Focusing on activities has several advantages:
- Activities drive outcomes, including learning, retention and costs. so the most direct way to change an outcome is usually to alter activities.
- Technology is never the only ingredient for improving outcomes; by focusing on the activity, we tend to notice the non-technological changes that also need to be made (e.g., reward systems, policies, partnerships, ...)
- Activities change slowly, in part because they are influenced by more than just the technology. It often takes several generational changes in technology before an activity and its outcome can be altered significantly. So plans to change outcomes need to be on a longer time scale; we help programs budget time and money in ways more likely to pay off in real improvement in learning.

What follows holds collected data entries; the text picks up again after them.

$ cat config.mk
export PLATFORM = sky130hd
export DESIGN_NAME = div_request_sequencer
export DESIGN_NICKNAME = d
export VERILOG_FILES = /design/src/rtl/div_request_sequencer.sv
export SDC_FILE = /design/constraint.sdc
export NUM_CORES = 1
export LEC_CHECK = 0
export ABC_CLOCK_PERIOD_IN_PS = 3400
export BUFFER_PORTS_ARGS = -buffer_cell sky130_fd_sc_hd__buf_2
export CAP_MARGIN = 20
export CORE_MARGIN = 3
export CORE_UTILIZATION = 55
export CTS_CLUSTER_DIAMETER = 80
export DETAILED_ROUTE_END_ITERATION = 7
export PLACE_DENSITY = 0.86
export RECOVER_POWER = 50
export SETUP_SLACK_MARGIN = 0.2
export SYNTH_ARGS = -nofsm -noshare
export SYNTH_HDL_FRONTEND = slang
export SYNTH_SLANG_ARGS = --single-unit
$ cat constraint.sdc
create_clock -name clk -period 3.4 [get_ports clk]
set_clock_uncertainty 0.15 [all_clocks]
set_input_delay 0.51 -clock clk [delete_from_list [all_inputs] [get_ports clk]]
set_output_delay 0.51 -clock clk [all_outputs]
set_load 0.01 [all_outputs]
$ cat src/rtl/div_request_sequencer.sv
// -----------------------------------------------------------------------------
// div_request_sequencer
//
// Front/back-end stage for the 8-bit non-restoring divider. Division requests
// are taken on a valid/ready port and queued in a small FIFO. One operation at
// a time is handed to the divider through its start/ready handshake, and the
// result is returned with the request tag on a valid/ready response port.
// Divide-by-zero is answered locally and never reaches the divider. A divider
// that never raises div_ready is abandoned after TIMEOUT cycles.
//
// Parameters
//   DEPTH    request FIFO depth (power of 2, >= 2)
//   TAG_W    width of the opaque request tag
//   TIMEOUT  cycles allowed in WAIT_DONE before the operation is aborted
//
// Ports
//   clk, reset                 rising-edge clock, synchronous active-high reset
//   req_valid/req_ready        request handshake (req_ready = FIFO not full)
//   req_dividend/req_divisor   unsigned 8-bit operands
//   req_tag                    tag echoed on the response
//   rsp_valid/rsp_ready        response handshake, rsp_valid held until taken
//   rsp_quotient/rsp_remainder result (FF/dividend on dbz, 0/0 on timeout)
//   rsp_tag                    tag of the answered request
//   rsp_dbz, rsp_timeout       status flags
//   div_start                  one-cycle start pulse to the divider
//   div_dividend/div_divisor   operands, stable from ISSUE through WAIT_DONE
//   div_quotient/div_remainder divider result, valid while div_ready is high
//   div_ready                  divider done level
//   busy                       FSM not in IDLE
//   fifo_count                 current FIFO occupancy
// -----------------------------------------------------------------------------
module div_request_sequencer #(
  parameter int DEPTH   = 4,
  parameter int TAG_W   = 4,
  parameter int TIMEOUT = 32
) (
  input  logic                   clk,
  input  logic                   reset,
  input  logic                   req_valid,
  output logic                   req_ready,
  input  logic [7:0]             req_dividend,
  input  logic [7:0]             req_divisor,
  input  logic [TAG_W-1:0]       req_tag,
  output logic                   rsp_valid,
  input  logic                   rsp_ready,
  output logic [7:0]             rsp_quotient,
  output logic [7:0]             rsp_remainder,
  output logic [TAG_W-1:0]       rsp_tag,
  output logic                   rsp_dbz,
  output logic                   rsp_timeout,
  output logic                   div_start,
  output logic [7:0]             div_dividend,
  output logic [7:0]             div_divisor,
  input  logic [7:0]             div_quotient,
  input  logic [7:0]             div_remainder,
  input  logic                   div_ready,
  output logic                   busy,
  output logic [$clog2(DEPTH):0] fifo_count
);

  localparam int PTR_W = $clog2(DEPTH);
  localparam int CNT_W = PTR_W + 1;
  localparam int TO_W  = $clog2(TIMEOUT + 1);

  typedef enum logic [2:0] {
    S_IDLE,
    S_ISSUE,
    S_WAIT_CLR,
    S_WAIT_DONE,
    S_RESP
  } state_t;

  // FIFO storage, one array per field
  logic [7:0]       fifo_dividend_q [DEPTH];
  logic [7:0]       fifo_divisor_q  [DEPTH];
  logic [TAG_W-1:0] fifo_tag_q      [DEPTH];

  logic [PTR_W-1:0] wr_ptr_q, wr_ptr_d;
  logic [PTR_W-1:0] rd_ptr_q, rd_ptr_d;
  logic [CNT_W-1:0] count_q, count_d;

  state_t           state_q, state_d;
  logic [7:0]       op_dividend_q, op_dividend_d;
  logic [7:0]       op_divisor_q, op_divisor_d;
  logic [TO_W-1:0]  to_cnt_q, to_cnt_d;
  logic [TO_W-1:0]  to_cnt_inc;

  logic             rsp_valid_q, rsp_valid_d;
  logic [7:0]       rsp_quotient_q, rsp_quotient_d;
  logic [7:0]       rsp_remainder_q, rsp_remainder_d;
  logic [TAG_W-1:0] rsp_tag_q, rsp_tag_d;
  logic             rsp_dbz_q, rsp_dbz_d;
  logic             rsp_timeout_q, rsp_timeout_d;

  logic             push;
  logic             pop;
  logic             fifo_empty;
  logic [7:0]       head_dividend;
  logic [7:0]       head_divisor;
  logic [TAG_W-1:0] head_tag;

  assign req_ready     = (count_q != CNT_W'(DEPTH));
  assign fifo_empty    = (count_q == '0);
  assign push          = req_valid && req_ready;
  assign head_dividend = fifo_dividend_q[rd_ptr_q];
  assign head_divisor  = fifo_divisor_q[rd_ptr_q];
  assign head_tag      = fifo_tag_q[rd_ptr_q];
  assign to_cnt_inc    = to_cnt_q + TO_W'(1);

  // FIFO payload write; the storage itself needs no reset because only
  // entries below the occupancy count are ever read.
  always_ff @(posedge clk) begin
    if (push) begin
      fifo_dividend_q[wr_ptr_q] <= req_dividend;
      fifo_divisor_q[wr_ptr_q]  <= req_divisor;
      fifo_tag_q[wr_ptr_q]      <= req_tag;
    end
  end

  // Next-state logic for the sequencer FSM, the operand/response registers
  // and the FIFO pointers. Every _d starts as a copy of its _q so that only
  // the fields a state actually changes need to be written.
  always_comb begin
    state_d         = state_q;
    op_dividend_d   = op_dividend_q;
    op_divisor_d    = op_divisor_q;
    to_cnt_d        = to_cnt_q;
    rsp_valid_d     = rsp_valid_q;
    rsp_quotient_d  = rsp_quotient_q;
    rsp_remainder_d = rsp_remainder_q;
    rsp_tag_d       = rsp_tag_q;
    rsp_dbz_d       = rsp_dbz_q;
    rsp_timeout_d   = rsp_timeout_q;
    pop             = 1'b0;

    unique case (state_q)
      S_IDLE: begin
        if (!fifo_empty && !rsp_valid_q) begin
          pop           = 1'b1;
          op_dividend_d = head_dividend;
          op_divisor_d  = head_divisor;
          rsp_tag_d     = head_tag;
          rsp_dbz_d     = 1'b0;
          rsp_timeout_d = 1'b0;
          // A zero divisor is answered here without touching the divider.
          if (head_divisor == 8'd0) begin
            rsp_quotient_d  = 8'hFF;
            rsp_remainder_d = head_dividend;
            rsp_dbz_d       = 1'b1;
            rsp_valid_d     = 1'b1;
            state_d         = S_RESP;
          end else begin
            state_d = S_ISSUE;
          end
        end
      end

      S_ISSUE: begin
        state_d = S_WAIT_CLR;
      end

      // The divider still shows its previous done level here, so div_ready
      // is deliberately not looked at in this state.
      S_WAIT_CLR: begin
        to_cnt_d = '0;
        state_d  = S_WAIT_DONE;
      end

      S_WAIT_DONE: begin
        if (div_ready) begin
          rsp_quotient_d  = div_quotient;
          rsp_remainder_d = div_remainder;
          rsp_dbz_d       = 1'b0;
          rsp_timeout_d   = 1'b0;
          rsp_valid_d     = 1'b1;
          state_d         = S_RESP;
        end else begin
          to_cnt_d = to_cnt_inc;
          // Leaving on the cycle the count hits TIMEOUT puts rsp_valid up
          // exactly TIMEOUT cycles after WAIT_DONE was entered.
          if (to_cnt_inc == TO_W'(TIMEOUT)) begin
            rsp_quotient_d  = 8'd0;
            rsp_remainder_d = 8'd0;
            rsp_timeout_d   = 1'b1;
            rsp_valid_d     = 1'b1;
            state_d         = S_RESP;
          end
        end
      end

      S_RESP: begin
        if (rsp_ready) begin
          rsp_valid_d = 1'b0;
          state_d     = S_IDLE;
        end
      end

      default: begin
        state_d = S_IDLE;
      end
    endcase

    wr_ptr_d = push ? wr_ptr_q + PTR_W'(1) : wr_ptr_q;
    rd_ptr_d = pop  ? rd_ptr_q + PTR_W'(1) : rd_ptr_q;

    unique case ({push, pop})
      2'b10:   count_d = count_q + CNT_W'(1);
      2'b01:   count_d = count_q - CNT_W'(1);
      default: count_d = count_q;
    endcase
  end

  // State register. Reset wins over everything, so an operation caught in
  // flight is dropped and whatever the divider returns later is ignored.
  always_ff @(posedge clk) begin
    if (reset) begin
      state_q         <= S_IDLE;
      wr_ptr_q        <= '0;
      rd_ptr_q        <= '0;
      count_q         <= '0;
      op_dividend_q   <= '0;
      op_divisor_q    <= '0;
      to_cnt_q        <= '0;
      rsp_valid_q     <= 1'b0;
      rsp_quotient_q  <= '0;
      rsp_remainder_q <= '0;
      rsp_tag_q       <= '0;
      rsp_dbz_q       <= 1'b0;
      rsp_timeout_q   <= 1'b0;
    end else begin
      state_q         <= state_d;
      wr_ptr_q        <= wr_ptr_d;
      rd_ptr_q        <= rd_ptr_d;
      count_q         <= count_d;
      op_dividend_q   <= op_dividend_d;
      op_divisor_q    <= op_divisor_d;
      to_cnt_q        <= to_cnt_d;
      rsp_valid_q     <= rsp_valid_d;
      rsp_quotient_q  <= rsp_quotient_d;
      rsp_remainder_q <= rsp_remainder_d;
      rsp_tag_q       <= rsp_tag_d;
      rsp_dbz_q       <= rsp_dbz_d;
      rsp_timeout_q   <= rsp_timeout_d;
    end
  end

  assign rsp_valid     = rsp_valid_q;
  assign rsp_quotient  = rsp_quotient_q;
  assign rsp_remainder = rsp_remainder_q;
  assign rsp_tag       = rsp_tag_q;
  assign rsp_dbz       = rsp_dbz_q;
  assign rsp_timeout   = rsp_timeout_q;
  assign div_start     = (state_q == S_ISSUE);
  assign div_dividend  = op_dividend_q;
  assign div_divisor   = op_divisor_q;
  assign busy          = (state_q != S_IDLE);
  assign fifo_count    = count_q;

endmodule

- Faculty support and course improvement (e.g., ideas for TLT sorted by Chickering and Gamson's seven principles of good practice; assessment workshop materials organized by activities in a course)
- Formative evaluation (evaluation questions sorted by the seven principles and other crucial teaching/learning activities, as well as technologies used for those specific activities)
- Learning space design and evaluation
- TLT case studies for faculty workshops, each focused on problems that can arise when faculty change course activities
- Our materials about content change are also organized around teaching/learning activities such as (digital) writing, research by students, and learning about other cultures.
In the next stage of development of materials and services we are consider picking one or more activities and then developing a suite of faculty development workshops, evaluation templates, learning space examples, etc. needed to improve that activity. And, in true TLT Group fashion, we'd look at this 'warts and all,' studying the dangerous discussions and dilemmas that can arise in the process of making such changes.
Does that make sense? If so, which activities would be most important for The TLT Group to support at your own program or institution? if we wanted grant support for a consortial approach to such development, which activities might draw funder support?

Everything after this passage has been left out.